I have received an avalanche of complaints that I'm not posting enough material, so here's something.
The other night I dreamt I was in a queue of people all getting some medical procedure from a guru. Like mass vaccination when you were at school. When it came my turn, the guru guy grabbed my balls and squeezed hard. It was agony, but I rode the pain because i knew it was doing me good.
It was the first time I've felt real physical pain in a dream. I must ask Doctor Rob what the dream means.

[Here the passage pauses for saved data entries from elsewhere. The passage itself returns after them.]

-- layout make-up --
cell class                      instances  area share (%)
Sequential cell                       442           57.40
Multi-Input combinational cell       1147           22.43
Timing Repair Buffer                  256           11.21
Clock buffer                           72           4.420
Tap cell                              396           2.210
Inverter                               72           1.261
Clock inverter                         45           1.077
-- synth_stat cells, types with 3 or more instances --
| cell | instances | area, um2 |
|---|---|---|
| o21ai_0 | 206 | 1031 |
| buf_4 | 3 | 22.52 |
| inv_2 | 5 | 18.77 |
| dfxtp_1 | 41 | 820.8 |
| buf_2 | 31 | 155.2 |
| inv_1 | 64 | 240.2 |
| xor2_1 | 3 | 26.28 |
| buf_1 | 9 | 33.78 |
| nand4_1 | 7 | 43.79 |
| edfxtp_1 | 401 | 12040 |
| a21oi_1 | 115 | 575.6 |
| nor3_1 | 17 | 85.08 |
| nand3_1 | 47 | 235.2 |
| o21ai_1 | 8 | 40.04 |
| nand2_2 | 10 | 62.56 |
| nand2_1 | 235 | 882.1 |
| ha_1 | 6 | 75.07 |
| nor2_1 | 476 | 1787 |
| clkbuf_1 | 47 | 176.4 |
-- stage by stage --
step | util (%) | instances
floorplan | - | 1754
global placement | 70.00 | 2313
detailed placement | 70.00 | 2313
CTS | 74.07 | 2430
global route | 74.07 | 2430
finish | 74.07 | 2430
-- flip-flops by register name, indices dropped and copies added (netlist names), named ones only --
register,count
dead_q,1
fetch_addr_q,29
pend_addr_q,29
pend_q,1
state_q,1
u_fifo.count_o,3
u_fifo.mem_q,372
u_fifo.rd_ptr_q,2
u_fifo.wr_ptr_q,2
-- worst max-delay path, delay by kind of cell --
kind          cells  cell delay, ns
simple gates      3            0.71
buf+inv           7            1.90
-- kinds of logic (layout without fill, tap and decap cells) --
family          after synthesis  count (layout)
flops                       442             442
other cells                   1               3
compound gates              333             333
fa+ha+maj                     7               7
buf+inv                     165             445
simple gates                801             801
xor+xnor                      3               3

Actually, I think I know why I dreamt it. The day before, I had been remembering when I was younger and I signed up for a course of Postural Integration®. Over several weeks I paid to have just about every part of my body pulled about. It did me a lot of good, though at times the deep tissue manipulation was excruciatingly painful.

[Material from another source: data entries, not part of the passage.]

## src/rtl/piton_vortex_dcr_pkg.sv

```systemverilog
// piton_vortex_dcr_pkg: shared register map, STATUS layout and FSM encoding for the DCR control front end
package piton_vortex_dcr_pkg;
    localparam logic [11:0] DCR_ADDR_OFF = 12'h000;
    localparam logic [11:0] DCR_DATA_OFF = 12'h008;
    localparam logic [11:0] DCR_PAIR_OFF = 12'h010;
    localparam logic [11:0] STATUS_OFF   = 12'h018;
    localparam logic [11:0] ERR_CLR_OFF  = 12'h020;
    localparam int STAT_FULL_BIT = 0;
    localparam int STAT_BUSY_BIT = 1;
    localparam int STAT_ERR_BIT  = 2;
    localparam int STAT_CNT_LSB  = 16;
    localparam int PUSH_CNT_W    = 16;
    typedef enum logic [1:0] {IDLE = 2'd0, PUSH = 2'd1, RESP = 2'd2} dcr_state_e;
endpackage

```

## src/rtl/piton_dcr_stall_timer.sv

```systemverilog
// piton_dcr_stall_timer: counts enabled cycles; ports clk, rst_n, clear, enable, timeout -> expired
module piton_dcr_stall_timer (
    input  logic        clk,
    input  logic        rst_n,
    input  logic        clear,
    input  logic        enable,
    input  logic [31:0] timeout,
    output logic        expired
);
    logic [31:0] cnt;
    // fires in the enabled cycle whose count increment reaches timeout; timeout 0 never fires
    assign expired = enable && (timeout != '0) && (cnt == timeout - 32'd1);
    always_ff @(posedge clk or negedge rst_n) begin
        if (!rst_n) cnt <= '0;
        else cnt <= clear ? '0 : enable ? cnt + 32'd1 : cnt;
    end
endmodule

```

## src/rtl/piton_dcr_core_ctrl.sv

```systemverilog
// piton_dcr_core_ctrl: MMIO req/resp front end turning 64-bit register writes into Vortex DCR buffer pushes; exposes STATUS, push count and sticky error
module piton_dcr_core_ctrl
    import piton_vortex_dcr_pkg::*;
#(
    parameter int VX_DCR_ADDR_WIDTH = 8,
    parameter int VX_DCR_DATA_WIDTH = 32,
    parameter int STALL_TIMEOUT     = 1024
) (
    input  logic                         clk,
    input  logic                         rst_n,
    input  logic                         req_valid,
    output logic                         req_ready,
    input  logic                         req_we,
    input  logic [11:0]                  req_addr,
    input  logic [63:0]                  req_wdata,
    output logic                         resp_valid,
    input  logic                         resp_ready,
    output logic [63:0]                  resp_rdata,
    output logic                         resp_err,
    output logic                         buffer_wr_valid,
    output logic [VX_DCR_ADDR_WIDTH-1:0] buffer_wr_addr,
    output logic [VX_DCR_DATA_WIDTH-1:0] buffer_wr_data,
    input  logic                         buffer_full,
    input  logic                         vx_busy
);
    localparam int AW = VX_DCR_ADDR_WIDTH;
    dcr_state_e state_q, state_d;
    logic ready_q, err_q, resp_err_q, expired, acc, mapped, is_push, timed_out, err_set, err_clr;
    logic is_addr, is_data, is_pair, is_stat, is_clr;
    logic [11:0] off;
    logic [AW-1:0] staged_q;
    logic [PUSH_CNT_W-1:0] push_cnt_q;
    logic [63:0] status, rd_data, rdata_q;
    logic unused;
    assign unused = ^{req_addr[2:0], req_wdata[63:32+AW]};
    assign off = {req_addr[11:3], 3'b000};
    assign is_addr = off == DCR_ADDR_OFF;
    assign is_data = off == DCR_DATA_OFF;
    assign is_pair = off == DCR_PAIR_OFF;
    assign is_stat = off == STATUS_OFF;
    assign is_clr = off == ERR_CLR_OFF;
    assign mapped = is_addr | is_data | is_pair | is_stat | is_clr;
    // req_ready is only high in IDLE, so acceptance implies the FSM is idle
    assign acc = req_valid && ready_q;
    assign is_push = req_we && (is_data || is_pair);
    assign req_ready = ready_q;
    assign resp_valid = state_q == RESP;
    assign resp_rdata = rdata_q;
    assign resp_err = resp_err_q;
    assign buffer_wr_valid = (state_q == PUSH) && !buffer_full;
    assign timed_out = (state_q == PUSH) && expired;
    assign err_set = (acc && !mapped) || timed_out;
    assign err_clr = acc && req_we && is_clr;
    always_comb begin
        status = '0;
        status[STAT_FULL_BIT] = buffer_full;
        status[STAT_BUSY_BIT] = vx_busy;
        status[STAT_ERR_BIT] = err_q;
        status[STAT_CNT_LSB +: PUSH_CNT_W] = push_cnt_q;
        rd_data = req_we ? '0 : is_addr ? 64'(staged_q) : is_stat ? status : '0;
    end
    always_comb begin
        state_d = state_q;
        case (state_q)
            IDLE: state_d = acc ? (is_push ? PUSH : RESP) : IDLE;
            PUSH: state_d = (!buffer_full || expired) ? RESP : PUSH;
            RESP: state_d = resp_ready ? IDLE : RESP;
            default: state_d = IDLE;
        endcase
    end
    piton_dcr_stall_timer u_stall (
        .clk     (clk),
        .rst_n   (rst_n),
        .clear   (state_q != PUSH),
        .enable  ((state_q == PUSH) && buffer_full),
        .timeout (32'(STALL_TIMEOUT)),
        .expired (expired)
    );
    always_ff @(posedge clk or negedge rst_n) begin
        if (!rst_n) begin
            state_q <= IDLE;
            ready_q <= 1'b0;
            err_q <= 1'b0;
            resp_err_q <= 1'b0;
            rdata_q <= '0;
            staged_q <= '0;
            push_cnt_q <= '0;
            buffer_wr_addr <= '0;
            buffer_wr_data <= '0;
        end else begin
            state_q <= state_d;
            ready_q <= state_d == IDLE;
            // a new error event wins over a simultaneous clear
            err_q <= err_set || (err_q && !err_clr);
            if (acc) begin
                rdata_q <= rd_data;
                resp_err_q <= !mapped;
                if (req_we && is_addr) staged_q <= req_wdata[AW-1:0];
                if (is_push) begin
                    buffer_wr_addr <= is_pair ? req_wdata[32 +: AW] : staged_q;
                    buffer_wr_data <= req_wdata[VX_DCR_DATA_WIDTH-1:0];
                end
            end
            if (buffer_wr_valid) push_cnt_q <= push_cnt_q + 1'b1;
            if (timed_out) resp_err_q <= 1'b1;
        end
    end
endmodule

```

## config.mk

```make
export PLATFORM = sky130hd
export DESIGN_NAME = piton_dcr_core_ctrl
export DESIGN_NICKNAME = d
export VERILOG_FILES = /design/src/rtl/piton_vortex_dcr_pkg.sv /design/src/rtl/piton_dcr_stall_timer.sv /design/src/rtl/piton_dcr_core_ctrl.sv
export SDC_FILE = /design/constraint.sdc
export NUM_CORES = 1
export LEC_CHECK = 0
export CORE_MARGIN = 2
export CORE_UTILIZATION = 60
export DETAILED_ROUTE_END_ITERATION = 8
export DONT_BUFFER_PORTS = 1
export PLACE_DENSITY = 0.76
export REMOVE_ABC_BUFFERS = 1
export SLEW_MARGIN = 20
export SYNTH_ARGS = -nofsm -noshare
export SYNTH_HDL_FRONTEND = slang
export SYNTH_SLANG_ARGS = --single-unit
```

## constraint.sdc

```tcl
create_clock -name clk -period 2.6 [get_ports clk]
set_clock_uncertainty 0.15 [all_clocks]
set_input_delay 0.26 -clock clk [delete_from_list [all_inputs] [get_ports clk]]
set_output_delay 0.26 -clock clk [all_outputs]
set_load 0.05 [all_outputs]
```

==> results of run 1 <==
[cell usage after synthesis (all sizes together), types with 6 or more instances]
master and number:
nand3 20, o31ai 13, buf 53, and3 7
a22o 22, xnor2 13, nor2b 6, nor4 6
dfrtp 125, xor2 14, o21ai 9, mux2 57
and4 9, clkbuf 7, a21oi 19, nand2 20
nor2 24, inv 7, nand4 16, or4 14
[area by class of cell]
cell class	instances	area [µm²]
multi-input cells	340	2446
clock buffers	17	414.1
inverters	7	26.28
fillers	610	2625
well taps	133	166.4
repair buffers	63	618.1
clock inverters	13	215.2
flip-flops and latches	125	3128
[timing repair]
action	in CTS	in global routing
endpoints found under the hold margin	192	126
hold buffers	52	1
resized for setup	0	1
setup endpoints to repair	0	1
[kinds of logic (layout without fill, tap and decap cells)]
| kind of cell | after synthesis | count (layout) | synth area share |
|---|---|---|---|
| xor+xnor | 27 | 27 | 0.04034 |
| other cells | 1 | 40 | 0.0006397 |
| buf+inv | 67 | 100 | 0.07556 |
| fa+ha+maj | 2 | 2 | 0.004268 |
| flops | 125 | 125 | 0.5336 |
| simple gates | 141 | 141 | 0.1488 |
| mux | 58 | 58 | 0.1112 |
| compound gates | 72 | 72 | 0.08559 |
[layer usage]
metal / share of wire / global-route usage / vias to the layer above
met5: 0 / 0 / -
met4: 0.032 / 0.1346 / 0
met3: 0.088 / 0.1031 / 44
met2: 0.49 / 0.4585 / 246
met1: 0.39 / 0.3526 / 2087
li1: - / - / 1843
[worst min-delay path by stage]
| stage | start | slack [ps] | cells after the start | end |
|---|---|---|---|---|
| final | rst_n | -710 | 0 | resp_rdata[25] |
| after detailed placement | rst_n | -180 | 0 | resp_rdata[28] |
| after floorplan | rst_n | -190 | 0 | buffer_wr_addr[0] |
| after global routing | rst_n | -740 | 0 | resp_rdata[26] |
| after global placement | rst_n | -180 | 0 | resp_rdata[28] |
| after CTS | rst_n | -720 | 0 | resp_rdata[19] |
[critical path, stage by stage]
cell and delay (ps):
dlygate4sd3_1 570, nor2_2 250, dlygate4sd3_1 630, nand4_1 120
o21ai_0 180, dlygate4sd3_1 600, nand3_1 100
[cells in the final DEF (no fill, tap or decap), types with 8 or more instances in the layout]
master         instances
a22o_1                22
xor2_1                14
and4_1                 8
nand2_1               20
nand4_1               13
a21oi_1               19
dlygate4sd3_1         53
o31ai_1               13
mux2_2                56
conb_1                40
clkbuf_16             16
o21ai_0                8
or4_1                 14
buf_4                  9
nor2_1                22
nand3_1               18
xnor2_1               13
dfrtp_1              125
[registers in the layout, indices dropped and copies added (netlist names)]
name	cells
buffer_wr_addr	8
buffer_wr_data	32
err_q	1
push_cnt_q	16
req_ready	1
resp_err	1
resp_rdata	24
staged_q	8
state_q	2
u_stall.cnt	32
[where the power goes]
part           total [mW]  internal, mW  switching, mW
combinational       0.443         0.126          0.317
clock                2.56          1.65          0.910
sequential           2.09          1.98          0.109
total                5.10          3.76           1.34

One day, at the point where he was about to fillet my inner thigh muscles off the bone, he asked me to "move the crown jewels out of the way". I didn't know what he was talking about, so he had to explain he meant "pull your ballocks out of the way so I don't lean on them."
So my dream the other night must have been simply a remangling of the memory of having someone inflict therapeutic pain while referring to my testicles. It all makes sense, doesn't it?
The photo was taken when Albert was undergoing the same procedure, though it's hard to know if it's before or after.
Albert? Is that you? How many grope therapies have you actually had? You could post from here till summetime if you just did a post on each. I had my testicles separated whilst in dog pose once by a very attractive yoga teacher, but it didn't give me nightmares. I hadn't realised how much she cared. Was the mangler one of your gay friends? I bet you he was! That would help! Hotboy
ReplyDeletehotters - I've been groped to within an inch of my life, but I'm not sure it helped. The photies would need a blog to themselves.
ReplyDeleteThe ball mangler looks like Tony O'Boyle and is about as effeminate. He lives near you but for 10% off the top I'll not pass on your address.